Soil iron fractionation and availability at selected landscape positions in a loessial gully region of northwestern China
Article first published online: 7 SEP 2010
© 2010 Japanese Society of Soil Science and Plant Nutrition
Soil Science & Plant Nutrition
Volume 56, Issue 4, pages 617–626, August 2010
How to Cite
WEI, X., SHAO, M., ZHUANG, J. and HORTON, R. (2010), Soil iron fractionation and availability at selected landscape positions in a loessial gully region of northwestern China. Soil Science & Plant Nutrition, 56: 617–626. doi: 10.1111/j.1747-0765.2010.00497.x
- Issue published online: 7 SEP 2010
- Article first published online: 7 SEP 2010
- Received 20 January 2010. Accepted for publication 26 April 2010.
- landscape position;
- loessial gully watershed;
Soil Fe fractions and availability vary with landscape positions, because landscape position affects soil chemical properties and water conditions. In the present study, we investigated Fe fractions and availability at selected landscape positions in the loessial gully region of northwestern China. Four landscape positions, plateau, slope, terrace, and gully bottom were investigated. For each landscape position, soil samples were collected at 20-cm increments to a depth of 80 cm.
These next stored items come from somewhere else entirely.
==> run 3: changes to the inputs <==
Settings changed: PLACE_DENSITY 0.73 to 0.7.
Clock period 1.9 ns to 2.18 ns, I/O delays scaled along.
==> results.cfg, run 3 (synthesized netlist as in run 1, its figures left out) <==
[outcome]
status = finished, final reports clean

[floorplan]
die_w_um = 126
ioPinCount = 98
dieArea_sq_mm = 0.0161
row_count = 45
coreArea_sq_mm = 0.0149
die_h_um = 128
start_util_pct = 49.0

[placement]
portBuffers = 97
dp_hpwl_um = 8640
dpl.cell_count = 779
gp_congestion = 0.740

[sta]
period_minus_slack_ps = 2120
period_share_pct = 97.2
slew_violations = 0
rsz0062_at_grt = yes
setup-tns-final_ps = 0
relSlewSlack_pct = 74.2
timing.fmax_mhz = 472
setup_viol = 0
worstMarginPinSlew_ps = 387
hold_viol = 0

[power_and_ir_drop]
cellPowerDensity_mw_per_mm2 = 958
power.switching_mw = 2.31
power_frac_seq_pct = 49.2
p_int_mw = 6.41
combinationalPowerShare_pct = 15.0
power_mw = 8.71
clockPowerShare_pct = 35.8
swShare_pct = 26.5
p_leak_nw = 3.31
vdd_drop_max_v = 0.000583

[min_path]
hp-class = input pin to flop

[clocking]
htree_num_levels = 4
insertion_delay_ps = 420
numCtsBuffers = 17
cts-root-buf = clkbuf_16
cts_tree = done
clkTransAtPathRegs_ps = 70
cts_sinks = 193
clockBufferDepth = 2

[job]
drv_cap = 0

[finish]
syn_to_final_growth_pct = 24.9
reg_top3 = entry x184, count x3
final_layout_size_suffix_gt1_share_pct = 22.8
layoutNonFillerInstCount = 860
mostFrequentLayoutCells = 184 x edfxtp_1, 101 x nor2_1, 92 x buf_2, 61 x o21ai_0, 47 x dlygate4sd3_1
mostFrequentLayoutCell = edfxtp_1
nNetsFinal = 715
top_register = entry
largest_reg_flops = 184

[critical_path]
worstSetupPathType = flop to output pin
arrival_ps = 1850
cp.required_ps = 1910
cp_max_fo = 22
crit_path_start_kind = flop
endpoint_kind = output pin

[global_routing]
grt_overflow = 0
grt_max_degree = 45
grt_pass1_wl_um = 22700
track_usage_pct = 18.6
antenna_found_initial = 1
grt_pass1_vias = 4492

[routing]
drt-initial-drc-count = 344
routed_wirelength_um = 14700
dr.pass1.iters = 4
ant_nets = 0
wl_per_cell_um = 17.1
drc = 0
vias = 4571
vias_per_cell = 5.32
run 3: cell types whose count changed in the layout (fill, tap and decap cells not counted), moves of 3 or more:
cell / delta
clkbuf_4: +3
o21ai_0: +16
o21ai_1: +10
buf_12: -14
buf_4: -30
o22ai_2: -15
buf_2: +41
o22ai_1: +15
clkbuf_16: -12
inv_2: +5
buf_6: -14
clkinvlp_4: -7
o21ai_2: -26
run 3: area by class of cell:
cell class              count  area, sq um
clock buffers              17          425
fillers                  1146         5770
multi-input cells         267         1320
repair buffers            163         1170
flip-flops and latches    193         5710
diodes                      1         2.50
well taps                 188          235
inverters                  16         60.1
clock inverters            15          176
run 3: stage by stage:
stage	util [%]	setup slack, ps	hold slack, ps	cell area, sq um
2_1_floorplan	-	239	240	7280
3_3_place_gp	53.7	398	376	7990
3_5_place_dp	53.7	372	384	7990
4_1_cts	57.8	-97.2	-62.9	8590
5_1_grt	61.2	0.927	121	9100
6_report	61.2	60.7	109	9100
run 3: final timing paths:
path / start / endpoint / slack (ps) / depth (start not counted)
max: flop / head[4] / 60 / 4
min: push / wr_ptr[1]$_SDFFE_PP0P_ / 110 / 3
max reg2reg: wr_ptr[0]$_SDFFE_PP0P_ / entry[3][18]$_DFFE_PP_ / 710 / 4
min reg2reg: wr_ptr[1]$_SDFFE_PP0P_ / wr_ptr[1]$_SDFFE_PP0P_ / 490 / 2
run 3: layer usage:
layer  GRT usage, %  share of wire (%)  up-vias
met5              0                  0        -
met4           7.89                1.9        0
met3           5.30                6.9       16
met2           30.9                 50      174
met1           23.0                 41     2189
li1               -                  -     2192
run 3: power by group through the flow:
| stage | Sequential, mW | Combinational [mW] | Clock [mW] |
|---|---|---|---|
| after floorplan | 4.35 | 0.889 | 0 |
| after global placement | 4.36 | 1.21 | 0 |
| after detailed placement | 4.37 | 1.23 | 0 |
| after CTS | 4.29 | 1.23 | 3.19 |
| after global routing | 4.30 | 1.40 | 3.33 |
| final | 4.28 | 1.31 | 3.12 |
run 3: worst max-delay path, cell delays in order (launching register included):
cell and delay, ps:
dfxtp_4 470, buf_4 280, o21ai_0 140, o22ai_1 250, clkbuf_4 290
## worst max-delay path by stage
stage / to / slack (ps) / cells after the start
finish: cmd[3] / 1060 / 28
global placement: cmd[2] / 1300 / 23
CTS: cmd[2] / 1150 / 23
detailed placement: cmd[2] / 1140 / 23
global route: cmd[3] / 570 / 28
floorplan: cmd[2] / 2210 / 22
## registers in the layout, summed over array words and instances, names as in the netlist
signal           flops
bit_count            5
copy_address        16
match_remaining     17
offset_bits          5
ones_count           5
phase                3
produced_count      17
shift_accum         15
--- src/rtl/txtcon_pkg.sv ---
// shared constants, types and helpers for the text console cell engine
package txtcon_pkg;

  // store geometry
  localparam int MAX_ROWS = 128;
  localparam int MAX_COLS = 128;
  localparam int ROW_W    = $clog2(MAX_ROWS);
  localparam int COL_W    = $clog2(MAX_COLS);
  localparam int ADDR_W   = ROW_W + COL_W;
  localparam int CELLS    = MAX_ROWS * MAX_COLS;

  // counts are 8 bit wide (1..128 after saturation)
  localparam logic [7:0] MAX_ROWS_CNT  = 8'(MAX_ROWS);
  localparam logic [7:0] MAX_COLS_CNT  = 8'(MAX_COLS);
  localparam logic [7:0] RESET_COLUMNS = 8'd80;
  localparam logic [7:0] RESET_ROWS    = 8'd60;

  // byte codes
  localparam logic [7:0] BYTE_NL   = 8'h0A;
  localparam logic [7:0] BYTE_TAB  = 8'h09;
  localparam logic [7:0] BYTE_ESC  = 8'h1B;
  localparam logic [7:0] BYTE_CR   = 8'h0D;
  localparam logic [7:0] BYTE_ZERO = 8'h30;

  // colours
  localparam logic [2:0] COLOUR_DEFAULT = 3'd7;
  localparam logic [7:0] COLOUR_LIMIT   = 8'd8;

  // item modes
  localparam logic [1:0] MODE_WRITE = 2'd0;
  localparam logic [1:0] MODE_READ  = 2'd1;
  localparam logic [1:0] MODE_CLEAR = 2'd2;

  // configuration register indexes
  localparam logic CFG_COLUMNS = 1'b0;
  localparam logic CFG_ROWS    = 1'b1;

  // one stored cell, char in the low bits
  typedef struct packed {
    logic [2:0] colour;
    logic [7:0] char_code;
  } cell_t;

  localparam cell_t CELL_BLANK = '{colour: COLOUR_DEFAULT, char_code: 8'h00};

  // write request into the cell memory
  typedef struct packed {
    logic              en;
    logic [ADDR_W-1:0] addr;
    cell_t             data;
  } mem_wr_t;

  // one result item, last field in the low bits
  typedef struct packed {
    logic             scrolled;
    logic [2:0]       current_colour;
    logic [ROW_W-1:0] cursor_row;
    logic [COL_W-1:0] cursor_column;
    logic [2:0]       cell_colour;
    logic [7:0]       cell_char;
  } result_t;

  localparam int RESULT_W = $bits(result_t);
  localparam int OUT_W    = ((RESULT_W + 7) / 8) * 8;

  // zero acts as one, large values saturate at the limit
  function automatic logic [7:0] eff_count(input logic [7:0] v, input logic [7:0] limit);
    logic [7:0] r;
    r = v;
    if (v == 8'd0) begin
      r = 8'd1;
    end else if (v > limit) begin
      r = limit;
    end
    return r;
  endfunction

endpackage
--- src/rtl/txtcon_pkg.sv ---
// shared constants, types and helpers for the text console cell engine
package txtcon_pkg;

  // store geometry
  localparam int MAX_ROWS = 128;
  localparam int MAX_COLS = 128;
  localparam int ROW_W    = $clog2(MAX_ROWS);
  localparam int COL_W    = $clog2(MAX_COLS);
  localparam int ADDR_W   = ROW_W + COL_W;
  localparam int CELLS    = MAX_ROWS * MAX_COLS;

  // counts are 8 bit wide (1..128 after saturation)
  localparam logic [7:0] MAX_ROWS_CNT  = 8'(MAX_ROWS);
  localparam logic [7:0] MAX_COLS_CNT  = 8'(MAX_COLS);
  localparam logic [7:0] RESET_COLUMNS = 8'd80;
  localparam logic [7:0] RESET_ROWS    = 8'd60;

  // byte codes
  localparam logic [7:0] BYTE_NL   = 8'h0A;
  localparam logic [7:0] BYTE_TAB  = 8'h09;
  localparam logic [7:0] BYTE_ESC  = 8'h1B;
  localparam logic [7:0] BYTE_CR   = 8'h0D;
  localparam logic [7:0] BYTE_ZERO = 8'h30;

  // colours
  localparam logic [2:0] COLOUR_DEFAULT = 3'd7;
  localparam logic [7:0] COLOUR_LIMIT   = 8'd8;

  // item modes
  localparam logic [1:0] MODE_WRITE = 2'd0;
  localparam logic [1:0] MODE_READ  = 2'd1;
  localparam logic [1:0] MODE_CLEAR = 2'd2;

  // configuration register indexes
  localparam logic CFG_COLUMNS = 1'b0;
  localparam logic CFG_ROWS    = 1'b1;

  // one stored cell, char in the low bits
  typedef struct packed {
    logic [2:0] colour;
    logic [7:0] char_code;
  } cell_t;

  localparam cell_t CELL_BLANK = '{colour: COLOUR_DEFAULT, char_code: 8'h00};

  // write request into the cell memory
  typedef struct packed {
    logic              en;
    logic [ADDR_W-1:0] addr;
    cell_t             data;
  } mem_wr_t;

  // one result item, last field in the low bits
  typedef struct packed {
    logic             scrolled;
    logic [2:0]       current_colour;
    logic [ROW_W-1:0] cursor_row;
    logic [COL_W-1:0] cursor_column;
    logic [2:0]       cell_colour;
    logic [7:0]       cell_char;
  } result_t;

  localparam int RESULT_W = $bits(result_t);
  localparam int OUT_W    = ((RESULT_W + 7) / 8) * 8;

  // zero acts as one, large values saturate at the limit
  function automatic logic [7:0] eff_count(input logic [7:0] v, input logic [7:0] limit);
    logic [7:0] r;
    r = v;
    if (v == 8'd0) begin
      r = 8'd1;
    end else if (v > limit) begin
      r = limit;
    end
    return r;
  endfunction

endpackage

--- src/rtl/txtcon_ctrl.sv ---
// sequencer: cursor, colour, escape state, scroll and clear sweeps over the cell memory
module txtcon_ctrl (
  input  logic                              clk,
  input  logic                              rst,
  input  logic                              in_valid,
  output logic                              in_ready,
  input  logic [1:0]                        in_mode,
  input  logic [7:0]                        in_byte,
  input  logic                              in_last,
  input  logic [txtcon_pkg::ROW_W-1:0]      in_rrow,
  input  logic [txtcon_pkg::COL_W-1:0]      in_rcol,
  input  logic                              cfg_we,
  input  logic                              cfg_index,
  input  logic [7:0]                        cfg_data,
  output txtcon_pkg::mem_wr_t               mem_wr,
  output logic [txtcon_pkg::ADDR_W-1:0]     mem_raddr,
  input  txtcon_pkg::cell_t                 mem_rdata,
  output logic                              res_valid,
  input  logic                              res_ready,
  output txtcon_pkg::result_t               res
);

  localparam int ROW_W  = txtcon_pkg::ROW_W;
  localparam int COL_W  = txtcon_pkg::COL_W;
  localparam int ADDR_W = txtcon_pkg::ADDR_W;

  localparam logic [2:0] ST_CLR  = 3'd0;
  localparam logic [2:0] ST_IDLE = 3'd1;
  localparam logic [2:0] ST_RD   = 3'd2;
  localparam logic [2:0] ST_SCR  = 3'd3;
  localparam logic [2:0] ST_EMIT = 3'd4;

  logic [2:0]        state;
  logic [7:0]        cols;
  logic [7:0]        rows;
  logic [COL_W-1:0]  ccol;
  logic [ROW_W-1:0]  crow;
  logic [2:0]        fg;
  logic              esc;
  logic [ADDR_W-1:0] clr_cnt;
  logic              clr_emit;
  logic [7:0]        srow;
  logic [COL_W-1:0]  scol;
  logic              pw_valid;
  logic [ADDR_W-1:0] pw_addr;
  logic              pw_blank;
  logic [7:0]        res_char;
  logic [2:0]        res_col;
  logic              res_scr;

  // decoded byte action
  logic              accept;
  logic              wr_store;
  logic              nl;
  logic              scroll;
  logic [7:0]        col_t;
  logic [7:0]        row_t;
  logic [7:0]        col_next;
  logic [7:0]        row_next;
  logic [2:0]        fg_next;
  logic              esc_next;
  logic [7:0]        esc_val;

  // scroll sweep
  logic              op_blank;
  logic              last_col;
  logic [7:0]        cfg_eff_cols;
  logic [7:0]        cfg_eff_rows;

  assign accept   = in_valid && in_ready;
  assign in_ready = (state == ST_IDLE);
  assign esc_val  = in_byte - txtcon_pkg::BYTE_ZERO;

  // next cursor and colour for a write beat
  always_comb begin
    wr_store = 1'b0;
    nl       = 1'b0;
    scroll   = 1'b0;
    col_t    = 8'd0;
    row_t    = 8'd0;
    col_next = {1'b0, ccol};
    row_next = {1'b0, crow};
    fg_next  = fg;
    esc_next = esc;
    if (esc) begin
      esc_next = 1'b0;
      fg_next  = (esc_val >= txtcon_pkg::COLOUR_LIMIT) ? txtcon_pkg::COLOUR_DEFAULT
                                                        : esc_val[2:0];
    end else begin
      case (in_byte)
        txtcon_pkg::BYTE_NL: begin
          nl = 1'b1;
        end
        txtcon_pkg::BYTE_TAB: begin
          col_t = {({1'b0, ccol[COL_W-1:3]} + 5'd1), 3'b000};
          if (col_t >= cols) begin
            nl = 1'b1;
          end else begin
            col_next = col_t;
          end
        end
        txtcon_pkg::BYTE_ESC: begin
          if (!in_last) begin
            esc_next = 1'b1;
          end
        end
        txtcon_pkg::BYTE_CR: begin
        end
        default: begin
          wr_store = 1'b1;
          col_t    = {1'b0, ccol} + 8'd1;
          if (col_t >= cols) begin
            nl = 1'b1;
          end else begin
            col_next = col_t;
          end
        end
      endcase
    end
    if (nl) begin
      col_next = 8'd0;
      row_t    = {1'b0, crow} + 8'd1;
      if (row_t >= rows) begin
        row_next = rows - 8'd1;
        scroll   = 1'b1;
      end else begin
        row_next = row_t;
      end
    end
  end

  // scroll step decode
  assign op_blank = (srow == rows);
  assign last_col = ({1'b0, scol} == (cols - 8'd1));

  // read address: scroll source during a scroll, otherwise the read beat cell
  assign mem_raddr = (state == ST_SCR) ? {srow[ROW_W-1:0], scol} : {in_rrow, in_rcol};

  // memory write select
  always_comb begin
    mem_wr = '0;
    if (pw_valid) begin
      mem_wr.en   = 1'b1;
      mem_wr.addr = pw_addr;
      mem_wr.data = pw_blank ? txtcon_pkg::cell_t'{colour: fg, char_code: 8'h00} : mem_rdata;
    end else if (state == ST_CLR) begin
      mem_wr.en   = 1'b1;
      mem_wr.addr = clr_cnt;
      mem_wr.data = txtcon_pkg::CELL_BLANK;
    end else if (accept && (in_mode == txtcon_pkg::MODE_WRITE) && wr_store) begin
      mem_wr.en   = 1'b1;
      mem_wr.addr = {crow, ccol};
      mem_wr.data = '{colour: fg, char_code: in_byte};
    end
  end

  // result offered to the output register
  assign res_valid          = (state == ST_EMIT);
  assign res.cell_char      = res_char;
  assign res.cell_colour    = res_col;
  assign res.cursor_column  = ccol;
  assign res.cursor_row     = crow;
  assign res.current_colour = fg;
  assign res.scrolled       = res_scr;

  assign cfg_eff_cols = txtcon_pkg::eff_count(cfg_data, txtcon_pkg::MAX_COLS_CNT);
  assign cfg_eff_rows = txtcon_pkg::eff_count(cfg_data, txtcon_pkg::MAX_ROWS_CNT);

  // sequencer and control registers
  always_ff @(posedge clk) begin
    if (rst) begin
      state    <= ST_CLR;
      cols     <= txtcon_pkg::RESET_COLUMNS;
      rows     <= txtcon_pkg::RESET_ROWS;
      ccol     <= '0;
      crow     <= '0;
      fg       <= txtcon_pkg::COLOUR_DEFAULT;
      esc      <= 1'b0;
      clr_cnt  <= '0;
      clr_emit <= 1'b0;
      srow     <= 8'd0;
      scol     <= '0;
      pw_valid <= 1'b0;
    end else begin
      pw_valid <= 1'b0;
      unique case (state)
        ST_CLR: begin
          clr_cnt <= clr_cnt + ADDR_W'(1);
          if (clr_cnt == {ADDR_W{1'b1}}) begin
            state    <= clr_emit ? ST_EMIT : ST_IDLE;
            clr_emit <= 1'b0;
          end
        end
        ST_IDLE: begin
          if (accept) begin
            unique case (in_mode)
              txtcon_pkg::MODE_WRITE: begin
                ccol <= col_next[COL_W-1:0];
                crow <= row_next[ROW_W-1:0];
                fg   <= fg_next;
                esc  <= esc_next;
                if (scroll) begin
                  srow  <= 8'd1;
                  scol  <= '0;
                  state <= ST_SCR;
                end else begin
                  state <= ST_EMIT;
                end
              end
              txtcon_pkg::MODE_READ: begin
                state <= ST_RD;
              end
              txtcon_pkg::MODE_CLEAR: begin
                ccol     <= '0;
                crow     <= '0;
                fg       <= txtcon_pkg::COLOUR_DEFAULT;
                esc      <= 1'b0;
                clr_cnt  <= '0;
                clr_emit <= 1'b1;
                state    <= ST_CLR;
              end
              default: begin
                state <= ST_EMIT;
              end
            endcase
          end
        end
        ST_RD: begin
          state <= ST_EMIT;
        end
        ST_SCR: begin
          pw_valid <= 1'b1;
          if (last_col) begin
            scol <= '0;
            if (op_blank) begin
              state <= ST_EMIT;
            end else begin
              srow <= srow + 8'd1;
            end
          end else begin
            scol <= scol + COL_W'(1);
          end
        end
        ST_EMIT: begin
          if (res_ready) begin
            state <= ST_IDLE;
          end
        end
        default: begin
          state <= ST_IDLE;
        end
      endcase
      // register writes, taken in any state unless a beat is accepted in the same cycle
      if (cfg_we && !accept) begin
        if (cfg_index == txtcon_pkg::CFG_COLUMNS) begin
          cols <= cfg_eff_cols;
          if ({1'b0, ccol} >= cfg_eff_cols) begin
            ccol <= COL_W'(cfg_eff_cols - 8'd1);
          end
        end else begin
          rows <= cfg_eff_rows;
          if ({1'b0, crow} >= cfg_eff_rows) begin
            crow <= ROW_W'(cfg_eff_rows - 8'd1);
          end
        end
      end
    end
  end

  // scroll write pipeline: read data arrives in the cycle after the read
  always_ff @(posedge clk) begin
    pw_addr  <= {ROW_W'(srow - 8'd1), scol};
    pw_blank <= op_blank;
  end

  // result payload
  always_ff @(posedge clk) begin
    if (state == ST_RD) begin
      res_char <= mem_rdata.char_code;
      res_col  <= mem_rdata.colour;
      res_scr  <= 1'b0;
    end else if (accept) begin
      res_char <= 8'd0;
      res_col  <= 3'd0;
      res_scr  <= (in_mode == txtcon_pkg::MODE_WRITE) && scroll;
    end
  end

endmodule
Iron in the soil samples was fractionated by a modified sequential extraction method. Available Fe was assessed by diethylene thiamine pentacetic acid (DTPA) extraction procedure. The results showed that soil profile distributions of DTPA-Fe varied greatly with landscape position in the study area. The largest content of DTPA-Fe content was observed in the plateau soils, while the smallest content was observed in the gully bottom soils. Iron in soils existed mainly in the mineral bound fraction, which accounted for about 73 to 96% of the total Fe. The content of Fe in soil fractions varied greatly with landscape position. Exchangeable Fe and organic matter bound Fe were direct sources of available Fe, but exchangeable Fe contributed little to the total available Fe due to its low content in the soils. Oxides bound Fe was an indirect source of available Fe. The results of the present study indicate that landscape position strongly influences soil profile distribution and capacity of available Fe by influencing soil Fe fractions and organic matter distributions.